II. SOBRE EL CONOCIMIENTO

UNA de las características sobresalientes de la especie humana es su incapacidad para tolerar la incertidumbre y para hacer decisiones basadas en información incompleta. Desde luego, tal característica es más específica del Homo sapiens que la de ser un bípedo implume, no sólo porque está muy extensamente representada en los hombres sino porque no existe (o no sabemos que exista) en ninguna otra especie de seres vivientes. Como la gran mayoría de las veces que debemos decidir no poseemos toda la información necesaria para ello, nos hubiéramos mantenido en un estado de inactividad extrema a través de toda la evolución de nuestra especie si no fuera porque, desde muy temprano, nuestros primeros ancestros encontraron una solución al problema: inventar lo que no sabemos.

El conocimiento verdadero es tan raro que hasta su misma naturaleza es motivo de discusión en medios académicos. El filósofo se pregunta: ¿cuáles son las diferencias entre entender, conocer, saber y creer? El hombre de ciencia (casi siempre ignorante de los esfuerzos filosóficos relacionados con su campo) sólo distingue entre dos categorías: el conocimiento científico, o sea la información obtenida por medio de una serie de construcciones teóricas sometidas a rigurosas pruebas objetivas (experimentales o de otra índole) realizadas personalmente y filtradas a través de otros investigadores, con las mismas o con otras técnicas, ampliamente diseminadas a través de los medios de difusión más críticos dentro de la especialidad, de modo de asegurar su percepción y análisis por la comunidad internacional experta e interesada en el campo, y el seudoconocimiento, constituido por las respuestas al mismo problema generadas por la fe y/o la intuición, o bien por corazonadas, deseos, ilusiones, sueños, caprichos, tradiciones, convivencias, angustias, tragedias, esperanzas y otras formas más de ideación y de sentimientos.

Vivimos en un mundo que es 95% fantasía y 5% realidad. En otras palabras, ignoramos casi todo lo que representa la realidad que nos rodea y de la que nosotros mismos formamos parte; lo que realmente conocemos de la naturaleza es una fracción pequeñísima, casi infinitesimal, de todo lo que ella contiene. Una de las expresiones más dramáticas de la magnitud de nuestra ignorancia es la de Newton (quien, paradójicamente, junto con Aristóteles, Galileo, y Darwin y unos cuantos genios más, contribuyó a disminuirla de manera significativa), cuando dijo:

Yo no sé cómo me juzgue la posteridad, pero yo siempre me he visto como un niño jugando en la playa, divertido en encontrar de vez en cuando una piedra más lisa o una concha más bella que las demás, mientras el gran océano de la verdad yace completamente desconocido frente a mí.

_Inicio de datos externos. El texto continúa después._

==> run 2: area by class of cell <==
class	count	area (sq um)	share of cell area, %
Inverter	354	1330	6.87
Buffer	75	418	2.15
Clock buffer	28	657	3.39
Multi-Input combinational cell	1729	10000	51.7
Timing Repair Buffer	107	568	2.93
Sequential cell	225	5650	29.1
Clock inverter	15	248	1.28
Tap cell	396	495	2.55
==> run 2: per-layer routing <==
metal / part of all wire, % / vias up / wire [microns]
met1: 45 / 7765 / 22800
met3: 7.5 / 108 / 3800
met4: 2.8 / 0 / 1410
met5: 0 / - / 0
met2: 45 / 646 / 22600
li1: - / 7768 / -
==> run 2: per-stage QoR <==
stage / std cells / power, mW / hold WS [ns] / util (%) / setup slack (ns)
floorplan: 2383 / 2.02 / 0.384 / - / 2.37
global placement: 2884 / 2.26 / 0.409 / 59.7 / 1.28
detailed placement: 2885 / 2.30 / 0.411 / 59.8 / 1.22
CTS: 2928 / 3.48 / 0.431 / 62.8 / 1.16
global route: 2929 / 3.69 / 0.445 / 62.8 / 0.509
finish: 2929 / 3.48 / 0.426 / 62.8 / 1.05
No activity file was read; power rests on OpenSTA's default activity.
File: config.mk
export PLATFORM = sky130hd
export DESIGN_NAME = pixel_format_over_composite_core
export DESIGN_NICKNAME = d
export VERILOG_FILES = /design/src/rtl/pofc_pkg.sv /design/src/rtl/pofc_front.sv /design/src/rtl/pofc_div.sv /design/src/rtl/pixel_format_over_composite_core.sv
export SDC_FILE = /design/constraint.sdc
export NUM_CORES = 2
export LEC_CHECK = 0
export BUFFER_PORTS_ARGS = -buffer_cell sky130_fd_sc_hd__buf_2
export CAP_MARGIN = 20
export CORE_UTILIZATION = 55
export DETAILED_ROUTE_END_ITERATION = 8
export PLACE_DENSITY = 0.81
export SLEW_MARGIN = 20
export SYNTH_ARGS = -nofsm -noshare
export SYNTH_HDL_FRONTEND = slang
export SYNTH_SLANG_ARGS = --single-unit
File: constraint.sdc
create_clock -name clk -period 6.12 [get_ports clk]
set_clock_uncertainty 0.2 [all_clocks]
set_input_delay 1.224 -clock clk [delete_from_list [all_inputs] [get_ports clk]]
set_output_delay 1.224 -clock clk [all_outputs]
set_load 0.02 [all_outputs]
$ cat src/flat_wrapper.sv
// flat-port wrapper written by rule: the top's interface ports become plain ports
module windowed_spike_counter_core_flat import wsc_pkg::*;
  (clk, rst_n, cfg_wr_en, cfg_wr_data, tick_valid, tick_spike_vector, tick_clear, tick_ready, count_valid, count_neuron_index, count_window_count, count_last, count_ready);
  wsc_tick_if tick_i ();
  wsc_count_if count_i ();
  input  logic clk;
  input  logic rst_n;
  input  logic cfg_wr_en;
  input  logic [wsc_pkg::CFG_W-1:0] cfg_wr_data;
  input wire logic [$bits(tick_i.valid)-1:0] tick_valid;
  input wire logic [$bits(tick_i.spike_vector)-1:0] tick_spike_vector;
  input wire logic [$bits(tick_i.clear)-1:0] tick_clear;
  output wire logic [$bits(tick_i.ready)-1:0] tick_ready;
  output wire logic [$bits(count_i.valid)-1:0] count_valid;
  output wire logic [$bits(count_i.neuron_index)-1:0] count_neuron_index;
  output wire logic [$bits(count_i.window_count)-1:0] count_window_count;
  output wire logic [$bits(count_i.last)-1:0] count_last;
  input wire logic [$bits(count_i.ready)-1:0] count_ready;
  assign tick_i.valid = tick_valid;
  assign tick_i.spike_vector = tick_spike_vector;
  assign tick_i.clear = tick_clear;
  assign tick_ready = tick_i.ready;
  assign count_valid = count_i.valid;
  assign count_neuron_index = count_i.neuron_index;
  assign count_window_count = count_i.window_count;
  assign count_last = count_i.last;
  assign count_i.ready = count_ready;
  windowed_spike_counter_core u_core (.clk(clk), .rst_n(rst_n), .cfg_wr_en(cfg_wr_en), .cfg_wr_data(cfg_wr_data), .tick(tick_i), .count(count_i));
endmodule
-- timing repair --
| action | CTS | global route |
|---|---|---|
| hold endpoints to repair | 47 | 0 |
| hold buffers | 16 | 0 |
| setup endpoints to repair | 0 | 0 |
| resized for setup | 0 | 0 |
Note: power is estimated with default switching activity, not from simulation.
File: src/sv/c5r_ram.sv
module c5r_ram #(
    parameter int WIDTH = 16,
    parameter int DEPTH = 8
) (
    input  logic                                     clk,
    input  logic                                     we,
    input  logic [((DEPTH > 1) ? $clog2(DEPTH) : 1)-1:0] waddr,
    input  logic [WIDTH-1:0]                         wdata,
    input  logic [((DEPTH > 1) ? $clog2(DEPTH) : 1)-1:0] raddr,
    output logic [WIDTH-1:0]                         rdata
);

    logic [WIDTH-1:0] mem [DEPTH];
    logic [WIDTH-1:0] rdata_reg;

    always_ff @(posedge clk)
    begin
        if (we)
        begin
            mem[waddr] <= wdata;
        end
        rdata_reg <= mem[raddr];
    end

    assign rdata = rdata_reg;

endmodule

Desde épocas prehistóricas y hasta nuestros días, casi toda la humanidad ha llenado este inmenso vacío con invenciones fantásticas y sobrenaturales, repletas de magia y antropomorfismo. Es lo que los antropólogos actuales conocen como el pensamiento primitivo, refiriéndose así no a una estructura mental que pertenece al pasado sino a una forma de pensar ingenua y simplista, gobernada por categorías absolutas y con un fuerte componente mágico. El mundo primitivo no es un mundo antiguo, más bien es un mundo infantil.

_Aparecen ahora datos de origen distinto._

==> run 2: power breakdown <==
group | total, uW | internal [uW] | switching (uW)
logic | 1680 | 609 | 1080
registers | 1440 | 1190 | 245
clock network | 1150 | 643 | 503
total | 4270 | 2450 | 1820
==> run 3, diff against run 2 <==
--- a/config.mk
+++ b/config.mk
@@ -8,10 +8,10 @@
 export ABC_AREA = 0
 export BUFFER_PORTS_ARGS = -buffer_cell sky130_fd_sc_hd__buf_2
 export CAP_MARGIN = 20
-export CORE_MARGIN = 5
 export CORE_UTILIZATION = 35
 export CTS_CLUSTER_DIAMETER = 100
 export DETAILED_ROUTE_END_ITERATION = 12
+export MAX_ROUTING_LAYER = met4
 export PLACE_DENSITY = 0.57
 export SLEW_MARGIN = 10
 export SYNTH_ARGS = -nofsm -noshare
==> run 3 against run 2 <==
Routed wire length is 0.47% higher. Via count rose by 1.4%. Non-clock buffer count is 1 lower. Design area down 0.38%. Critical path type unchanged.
### config.mk
export PLATFORM = sky130hd
export DESIGN_NAME = cpu4_ctrl
export DESIGN_NICKNAME = d
export VERILOG_FILES = /design/src/design/assert_macros.svh /design/src/design/cpu4_pkg.sv /design/src/design/cpu4_ctrl.sv
export SDC_FILE = /design/constraint.sdc
export NUM_CORES = 1
export LEC_CHECK = 0
export ABC_CLOCK_PERIOD_IN_PS = 1600
export BUFFER_PORTS_ARGS = -buffer_cell sky130_fd_sc_hd__buf_4
export CORE_AREA = 2 2 39 41
export CTS_CLUSTER_SIZE = 20
export DETAILED_ROUTE_END_ITERATION = 16
export DIE_AREA = 0 0 41 43
export PLACE_DENSITY = 0.48
export SLEW_MARGIN = 10
export SYNTH_ARGS = -nofsm -noshare
export SYNTH_HDL_FRONTEND = slang
export SYNTH_SLANG_ARGS = --single-unit
### constraint.sdc
create_clock -name clk -period 1.6 [get_ports clk]
set_clock_uncertainty 0.2 [all_clocks]
set_input_delay 0.32 -clock clk [delete_from_list [all_inputs] [get_ports clk]]
set_output_delay 0.32 -clock clk [all_outputs]
set_load 0.005 [all_outputs]
### src/design/assert_macros.svh
// ----------------------------------------------------------------------------
// Assertion macros
// Shared concurrent assertion forms used by the RTL.
// ----------------------------------------------------------------------------
`ifndef ASSERT_MACROS_SVH
`define ASSERT_MACROS_SVH

// Same-cycle implication, disabled while reset is asserted.
`define ASSERT_IMPLY(lbl, clk, rstn, ante, cons) \
    lbl: assert property (@(posedge clk) disable iff (!(rstn)) (ante) |-> (cons)) \
        else $error("assertion failed");

// Next-cycle implication, disabled while reset is asserted.
`define ASSERT_NEXT(lbl, clk, rstn, ante, cons) \
    lbl: assert property (@(posedge clk) disable iff (!(rstn)) (ante) |=> (cons)) \
        else $error("assertion failed");

`endif

### src/design/cpu4_pkg.sv
// ----------------------------------------------------------------------------
// cpu4_pkg
// Types and constants shared by the 4-bit core controller and datapath.
// ----------------------------------------------------------------------------
package cpu4_pkg;

    localparam int STACK_LEVELS = 3;

    // Request kinds carried on the input tuser bit.
    localparam logic OP_LOAD = 1'b0;
    localparam logic OP_EXEC = 1'b1;

    // Program memory address sources.
    localparam logic [1:0] ROM_SEL_PC   = 2'd0;
    localparam logic [1:0] ROM_SEL_NEXT = 2'd1;
    localparam logic [1:0] ROM_SEL_FIN  = 2'd2;
    localparam logic [1:0] ROM_SEL_LOAD = 2'd3;

    // Port write codes reported with each result.
    localparam logic [1:0] PW_NONE = 2'd0;
    localparam logic [1:0] PW_ROM  = 2'd1;
    localparam logic [1:0] PW_RAM  = 2'd2;

    typedef struct packed {
        logic       start;
        logic       load_wr;
        logic [1:0] rom_sel;
        logic       lat_op;
        logic       lat_b2;
        logic       lat_fin;
        logic       lat_ram;
        logic       commit;
    } cmd_t;

    typedef struct packed {
        logic clearing;
    } sts_t;

endpackage

### src/design/cpu4_ctrl.sv
// ----------------------------------------------------------------------------
// cpu4_ctrl
// Sequencing state machine: handshakes, fetch order and commit.
// ----------------------------------------------------------------------------
module cpu4_ctrl (
    input  logic            clk,
    input  logic            rst_n,
    input  logic            in_valid,
    input  logic            in_kind,
    output logic            in_ready,
    output logic            out_valid,
    input  logic            out_ready,
    input  cpu4_pkg::sts_t  sts,
    output cpu4_pkg::cmd_t  cmd
);
    import cpu4_pkg::*;

    localparam logic [2:0] S_IDLE = 3'd0;
    localparam logic [2:0] S_OP   = 3'd1;
    localparam logic [2:0] S_B2   = 3'd2;
    localparam logic [2:0] S_FIN  = 3'd3;
    localparam logic [2:0] S_EXEC = 3'd4;

    logic [2:0] state_reg, state_next;
    logic       valid_reg, valid_next;

    assign in_ready  = (state_reg == S_IDLE) && !sts.clearing;
    assign out_valid = valid_reg;

    always_comb
    begin
        cmd         = '0;
        cmd.rom_sel = ROM_SEL_PC;
        state_next  = state_reg;
        unique case (state_reg)
            S_IDLE:
            begin
                if (in_valid && in_ready)
                begin
                    cmd.start = 1'b1;
                    if (in_kind == OP_LOAD)
                    begin
                        cmd.load_wr = 1'b1;
                        cmd.rom_sel = ROM_SEL_LOAD;
                        state_next  = S_EXEC;
                    end
                    else
                    begin
                        state_next = S_OP;
                    end
                end
            end
            S_OP:
            begin
                cmd.lat_op  = 1'b1;
                cmd.rom_sel = ROM_SEL_NEXT;
                state_next  = S_B2;
            end
            S_B2:
            begin
                cmd.lat_b2  = 1'b1;
                cmd.rom_sel = ROM_SEL_FIN;
                state_next  = S_FIN;
            end
            S_FIN:
            begin
                cmd.lat_fin = 1'b1;
                cmd.lat_ram = 1'b1;
                state_next  = S_EXEC;
            end
            S_EXEC:
            begin
                if (!valid_reg || out_ready)
                begin
                    cmd.commit = 1'b1;
                    state_next = S_IDLE;
                end
            end
            default:
            begin
                state_next = S_IDLE;
            end
        endcase
    end

    always_comb
    begin
        valid_next = valid_reg;
        if (cmd.commit)
        begin
            valid_next = 1'b1;
        end
        else if (out_ready)
        begin
            valid_next = 1'b0;
        end
    end

    always_ff @(posedge clk or negedge rst_n)
    begin
        if (!rst_n)
        begin
            state_reg <= S_IDLE;
            valid_reg <= 1'b0;
        end
        else
        begin
            state_reg <= state_next;
            valid_reg <= valid_next;
        end
    end
endmodule

==> key figures <==
Status
  – Status: finished with violations
  – Failing checks: setup timing

Logic synthesis
  – Count of cell types in the netlist: 13
  – Post-Synthesis Cells: 30
  – Mean area per synthesized cell: 8.300 um^2
  – Yosys warns: 0
  – Post-synth net total: 36
  – Post-Syn Area: approximately 250 um^2
  – Synth area leaders: dfrtp_1, nand2_1, nor4_4
  – Cell taking the most area after synthesis: dfrtp_1
  – Top cell type's share of synthesized area: 40.20%
  – Seq/Total Area, Yosys: 40.20%
  – FF+latch count, synth: 4

Routing
  – First-pass DRT Iterations: 2
  – DR WL/cell: 9.826 um
  – Initial DRC Count: 1
  – Vias: 280
  – Via/cell ratio: ~4
  – WL final: 678 um
  – Antenna Nets Post-Route: 0
  – DRC errors left: 0

Floorplan
  – Chip height: ~43 um
  – Total core area: 1384 um^2
  – IO Pins: 17
  – Die area: 1763 um^2
  – Rows: 14
  – Starting Density: 17.99%
  – Die width: approximately 41 um

Power and ir drop
  – Switch Pwr: 0.3248 mW
  – Combinational share of power: between 60% and 70%
  – Total power: roughly 0.87 mW
  – Max VDD drop: 0.0006602 V
  – Net Sw Frac: between 30% and 40%
  – Sequential share of power: 21.4%
  – Clk pwr share: 13.8%
  – Pint: 0.5421 mW
  – PwrDens: 1736 nW/um^2
  – Leakage: 0.3044 nW

Worst setup path
  – CP Launch Point: state_reg[1]
  – Largest fanout on the critical path: 4
  – R2r startpoint: state_reg[1]
  – Cell breakdown of the critical path: nor4_4 -> nand3b_4 -> nand2_1 -> buf_4
  – Worst reg-to-reg setup slack: between 0.15 and 0.2 ns
  – Slowest stage delay, CP: 0.40 ns
  – CP Capture Type: output pin
  – CP endpoint: cmd[6]
  – FF-to-FF End: state_reg[2]
  – CP Launch Type: flop
  – Critical Path RT: 1.08 ns
  – Slowest CP cell: dfrtp_1
  – Critical Path AT: 1.30 ns
  – Worst r2r path cells: 5
  – WS Path Type: reg -> out

Final layout
  – Layout Cells excl Fill: 69
  – Post-layout util: 36.08%
  – Fin nets: 61
  – Commonest non-fill, non-tap cell in the layout: buf_4
  – Fill count: 146
  – Highest-count cells in the layout ignoring fill and taps: buf_4, inv_1, nand2_1, dfrtp_1
  – Antenna cells: 0
  – Area growth, synth to finish: 100.5%
  – Multi-input gate area: 162.7 um^2
  – Share of layout cells above drive strength 1: between 60% and 70%
  – Register area: around 100 um^2
  – Max FFs per register: 3

Global routing
  – Global-route wire length before repair: 1.069 mm
  – Initial antenna violation count: 0
  – Grt peak-use layer: met2
  – Vias in the first global route: between 200 and 300
  – Congestion Overflow GR: 0
  – Largest net degree at the start of global routing: 7
  – Overall Global Routing Usage: 9.366%
  – Met3 usage: 1.571%
  – Global Route met1 Usage: about a tenth
  – Grt met2 use: 14.06%

Timing
  – Worst slew pin tran: 0.3064 ns
  – Fin crit share: 113.4%
  – Hold Violations, Final: 0
  – Final-report max-slew violation count: 0
  – Slew HR: roughly four fifths
  – Final setup vio count: 10
  – Max Freq: 550.9 MHz
  – Min Tclk post-route: 1.815 ns
  – Unrepaired setup endpoints after global routing: true
  – Worst Slack Setup Final: -0.2151 ns

Placed design
  – Placed cell count: 63
  – Post-DP HPWL: 490.7 um
  – Count of input and output buffers: 16
  – GP Congestion: 0.7280

Clocking
  – Clk sinks: 4
  – CTS tree: done
  – Total CTS buffers: 3
  – Root buffer cell: clkbuf_4
  – H-tree depth: 1
  – Longest Clk Path Bufs: 2
  – Reg clk slew, reported paths: 0.04 ns
  – Clock latency on the worst-skew pair: 0.23 ns

Worst hold path
  – Hold_sp: out_ready
  – Hold crit path type: in -> reg

Run
  – Max-Cap Viols: 0
cell type report:
class,instances,share of cell area [%]
clock buffer,3,4.511
tap,16,4.010
timing repair buffer,22,35.84
sequential,4,20.05
multi-input combinational,20,32.58
inverter,4,3.008
synth_stat cells, drive strengths merged:
| cell | instances |
|---|---|
| nor2 | 4 |
| nand2 | 7 |
| and3b | 1 |
| nor4 | 1 |
| a31oi | 2 |
| inv | 4 |
| and2 | 1 |
| nand3b | 1 |
| nand2b | 1 |
| dfrtp | 4 |
| buf | 2 |
| nor3 | 1 |
| nor2b | 1 |
[config.mk]
export PLATFORM = sky130hd
export DESIGN_NAME = arm_data_processing_alu_unit
export DESIGN_NICKNAME = d
export VERILOG_FILES = /design/src/rtl/core/adp_pkg.sv /design/src/rtl/core/adp_alu.sv /design/src/rtl/core/arm_data_processing_alu_unit.sv
export SDC_FILE = /design/constraint.sdc
export NUM_CORES = 1
export LEC_CHECK = 0
export BUFFER_PORTS_ARGS = -buffer_cell sky130_fd_sc_hd__buf_2
export CORE_MARGIN = 2
export CORE_UTILIZATION = 37
export CTS_CLUSTER_SIZE = 14
export DETAILED_ROUTE_END_ITERATION = 10
export PLACE_DENSITY_LB_ADDON = 0.05
export SYNTH_ARGS = -nofsm -noshare
export SYNTH_HDL_FRONTEND = slang
export SYNTH_SLANG_ARGS = --single-unit
[constraint.sdc]
create_clock -name clk -period 6.08 [get_ports clk]
set_input_delay 0.304 -clock clk [delete_from_list [all_inputs] [get_ports clk]]
set_output_delay 0.304 -clock clk [all_outputs]
set_load 0.01 [all_outputs]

El conflicto humano que intento resumir en estas líneas no es ni simple ni reciente: se trata de algo muy complejo y también muy antiguo. El problema ha estado vigente y sin resolver desde tiempo inmemorial: ¿qué hacer cuando se ignoran una parte o hasta todos los elementos que deberían conocerse para decidir? A través de la historia, el hombre ha producido dos respuestas a esta pregunta ancestral: i) la más antigua, la tradicional y la más popular ha sido y sigue siendo: "inventa lo que no sabes, adivina lo que ignoras, rellena tu ignorancia con fantasía;" ii) la respuesta minoritaria ha sido y sigue siendo: " detente ante lo desconocido, confiesa tu ignorancia, vive en la realidad de la incertidumbre."

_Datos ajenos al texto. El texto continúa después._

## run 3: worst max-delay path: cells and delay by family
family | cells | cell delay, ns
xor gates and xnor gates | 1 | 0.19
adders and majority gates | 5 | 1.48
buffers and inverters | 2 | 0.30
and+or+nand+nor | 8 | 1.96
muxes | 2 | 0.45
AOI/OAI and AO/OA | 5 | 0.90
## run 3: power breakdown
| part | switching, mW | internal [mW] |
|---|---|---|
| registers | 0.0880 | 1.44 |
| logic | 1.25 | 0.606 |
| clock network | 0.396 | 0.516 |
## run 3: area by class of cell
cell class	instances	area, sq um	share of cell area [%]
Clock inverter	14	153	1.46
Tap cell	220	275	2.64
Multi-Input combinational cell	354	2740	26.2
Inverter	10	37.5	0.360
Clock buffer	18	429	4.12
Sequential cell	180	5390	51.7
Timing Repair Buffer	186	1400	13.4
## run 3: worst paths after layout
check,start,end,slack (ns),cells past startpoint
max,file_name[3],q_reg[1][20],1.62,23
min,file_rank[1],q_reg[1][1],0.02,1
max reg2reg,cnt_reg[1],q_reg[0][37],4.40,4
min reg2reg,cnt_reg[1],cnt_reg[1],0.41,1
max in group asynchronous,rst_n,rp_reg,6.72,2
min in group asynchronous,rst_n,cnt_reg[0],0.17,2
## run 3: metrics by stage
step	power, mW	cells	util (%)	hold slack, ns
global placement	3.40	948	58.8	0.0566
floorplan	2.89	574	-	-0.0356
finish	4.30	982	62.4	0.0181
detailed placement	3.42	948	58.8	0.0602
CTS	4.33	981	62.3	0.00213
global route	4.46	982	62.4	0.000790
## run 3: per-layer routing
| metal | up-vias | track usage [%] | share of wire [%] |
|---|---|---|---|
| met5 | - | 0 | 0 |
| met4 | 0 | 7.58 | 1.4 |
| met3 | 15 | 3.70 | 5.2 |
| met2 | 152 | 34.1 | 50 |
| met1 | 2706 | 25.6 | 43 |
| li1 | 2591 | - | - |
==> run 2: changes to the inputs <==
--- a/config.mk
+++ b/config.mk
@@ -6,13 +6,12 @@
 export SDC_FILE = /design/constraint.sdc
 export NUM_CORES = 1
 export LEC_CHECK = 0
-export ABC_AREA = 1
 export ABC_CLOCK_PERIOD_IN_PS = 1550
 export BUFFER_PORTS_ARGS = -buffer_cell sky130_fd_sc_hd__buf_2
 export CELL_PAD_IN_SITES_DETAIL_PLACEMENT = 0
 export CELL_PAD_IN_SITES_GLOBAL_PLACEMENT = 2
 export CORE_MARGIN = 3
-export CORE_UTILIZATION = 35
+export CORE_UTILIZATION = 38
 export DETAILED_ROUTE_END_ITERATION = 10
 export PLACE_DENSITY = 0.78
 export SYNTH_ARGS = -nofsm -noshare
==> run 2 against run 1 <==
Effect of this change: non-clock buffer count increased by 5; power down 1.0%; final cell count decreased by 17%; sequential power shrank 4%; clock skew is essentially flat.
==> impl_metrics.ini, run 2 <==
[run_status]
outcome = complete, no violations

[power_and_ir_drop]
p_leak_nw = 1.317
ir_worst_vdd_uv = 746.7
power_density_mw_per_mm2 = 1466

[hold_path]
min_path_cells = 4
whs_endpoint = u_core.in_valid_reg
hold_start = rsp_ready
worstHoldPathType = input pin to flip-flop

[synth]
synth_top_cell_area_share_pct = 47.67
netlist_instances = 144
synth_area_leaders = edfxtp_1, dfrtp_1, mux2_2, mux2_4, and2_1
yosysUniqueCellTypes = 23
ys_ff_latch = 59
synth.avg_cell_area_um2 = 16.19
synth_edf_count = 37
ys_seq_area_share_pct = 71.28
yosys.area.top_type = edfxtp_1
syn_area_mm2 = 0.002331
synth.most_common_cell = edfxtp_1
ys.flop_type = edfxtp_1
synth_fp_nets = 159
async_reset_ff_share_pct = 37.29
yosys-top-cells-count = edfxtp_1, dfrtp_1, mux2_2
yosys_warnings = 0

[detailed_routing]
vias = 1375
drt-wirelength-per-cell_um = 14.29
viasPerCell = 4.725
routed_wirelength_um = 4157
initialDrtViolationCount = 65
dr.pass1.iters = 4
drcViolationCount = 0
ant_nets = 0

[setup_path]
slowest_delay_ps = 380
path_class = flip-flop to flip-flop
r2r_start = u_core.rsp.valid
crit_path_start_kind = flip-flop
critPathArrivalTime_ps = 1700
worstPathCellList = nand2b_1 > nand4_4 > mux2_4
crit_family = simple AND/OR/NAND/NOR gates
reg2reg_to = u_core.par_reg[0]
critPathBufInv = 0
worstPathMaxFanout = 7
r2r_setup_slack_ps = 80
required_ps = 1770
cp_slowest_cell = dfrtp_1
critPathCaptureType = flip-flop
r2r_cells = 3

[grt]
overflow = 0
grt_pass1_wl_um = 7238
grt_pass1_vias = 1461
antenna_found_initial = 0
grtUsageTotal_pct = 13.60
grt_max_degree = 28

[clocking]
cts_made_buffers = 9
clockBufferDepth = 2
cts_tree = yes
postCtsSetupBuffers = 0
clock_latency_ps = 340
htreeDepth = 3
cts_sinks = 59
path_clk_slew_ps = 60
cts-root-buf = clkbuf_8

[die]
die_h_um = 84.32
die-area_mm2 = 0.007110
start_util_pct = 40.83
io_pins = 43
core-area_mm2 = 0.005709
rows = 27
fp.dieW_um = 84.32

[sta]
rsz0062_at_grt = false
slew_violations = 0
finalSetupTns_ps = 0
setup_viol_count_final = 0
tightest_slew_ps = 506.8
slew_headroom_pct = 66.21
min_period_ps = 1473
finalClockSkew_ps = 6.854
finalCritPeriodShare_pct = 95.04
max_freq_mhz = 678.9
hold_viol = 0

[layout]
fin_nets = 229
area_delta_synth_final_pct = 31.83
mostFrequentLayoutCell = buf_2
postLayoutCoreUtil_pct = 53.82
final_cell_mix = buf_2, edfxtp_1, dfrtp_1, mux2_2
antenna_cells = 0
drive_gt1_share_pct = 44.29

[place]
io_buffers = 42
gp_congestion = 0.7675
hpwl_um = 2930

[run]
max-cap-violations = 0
==> src/design/bpe_ram.sv <==
module bpe_ram #(
  parameter int WIDTH = 32,
  parameter int DEPTH = 8
) (
  input  logic                                       clk,
  input  logic                                       we,
  input  logic [((DEPTH > 1) ? $clog2(DEPTH) : 1)-1:0] waddr,
  input  logic [WIDTH-1:0]                           wdata,
  input  logic [((DEPTH > 1) ? $clog2(DEPTH) : 1)-1:0] raddr,
  output logic [WIDTH-1:0]                           rdata
);

  logic [WIDTH-1:0] mem [DEPTH];

  always_ff @(posedge clk) begin
    if (we) begin
      mem[waddr] <= wdata;
    end
    rdata <= mem[raddr];
  end

endmodule

==> src/design/bpe_sequencer.sv <==
module bpe_sequencer
  import bpe_pkg::*;
(
  input  logic    clk,
  input  logic    rst,
  input  logic    item_valid,
  output logic    item_ready,
  input  status_t status,
  output ctrl_t   ctrl
);

  step_t  step;
  step_t  step_next;
  logic   busy;
  logic   busy_next;
  logic   jump;
  ucode_t uw;

  assign uw = ucode(step);

  always_comb begin
    unique case (uw.cond)
      C_NEVER:         jump = 1'b0;
      C_ALWAYS:        jump = 1'b1;
      C_IS_TICK:       jump = status.is_tick;
      C_IS_RESTART:    jump = status.is_restart;
      C_IS_LOAD:       jump = status.is_load;
      C_POS_LT_COUNT:  jump = status.pos_lt_count;
      C_NO_LOOP:       jump = status.no_loop;
      C_COUNT_ZERO:    jump = status.count_zero;
      C_ELAPSED_LT_DT: jump = status.elapsed_lt_dt;
      C_IS_SUSTAIN:    jump = status.is_sustain;
      C_STEP_MODE:     jump = status.step_mode;
      C_DIV_MORE:      jump = status.div_more;
      C_OUT_BLOCKED:   jump = status.out_blocked;
      default:         jump = 1'b0;
    endcase
  end

  // Next step and busy flag.
  always_comb begin
    step_next = step;
    busy_next = busy;
    if (!busy) begin
      if (item_valid) begin
        step_next = ST_DISPATCH;
        busy_next = 1'b1;
      end
    end else begin
      step_next = jump ? uw.target : step_t'(step + 5'd1);
      if (uw.op == OP_FINISH && !status.out_blocked) begin
        busy_next = 1'b0;
      end
    end
  end

  // Outputs.
  always_comb begin
    item_ready  = !busy;
    ctrl.accept = item_valid && !busy;
    ctrl.op     = busy ? uw.op : OP_NONE;
  end

  always_ff @(posedge clk) begin
    if (rst) begin
      busy <= 1'b0;
      step <= ST_DISPATCH;
    end else begin
      busy <= busy_next;
      step <= step_next;
    end
  end

endmodule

Confieso que mis simpatías se inclinan más al lado minoritario, pese a que reconozco ir en contra de las mayorías. Al margen del heroísmo implícito en la filiación admitida, me interesa agregar un comentario final: la filosofía de la ciencia enseña que las decisiones racionales siempre deberán hacerse sin información completa, que nuestro destino en la Tierra es adivinar la conformación más probable del sector de la naturaleza cuya estructura nos interesa y trabajar incansablemente en averiguar hasta dónde nuestra imaginación realmente corresponde a la realidad. El resultado de este doloroso proceso es lo que llamamos conocimiento. Y nada más.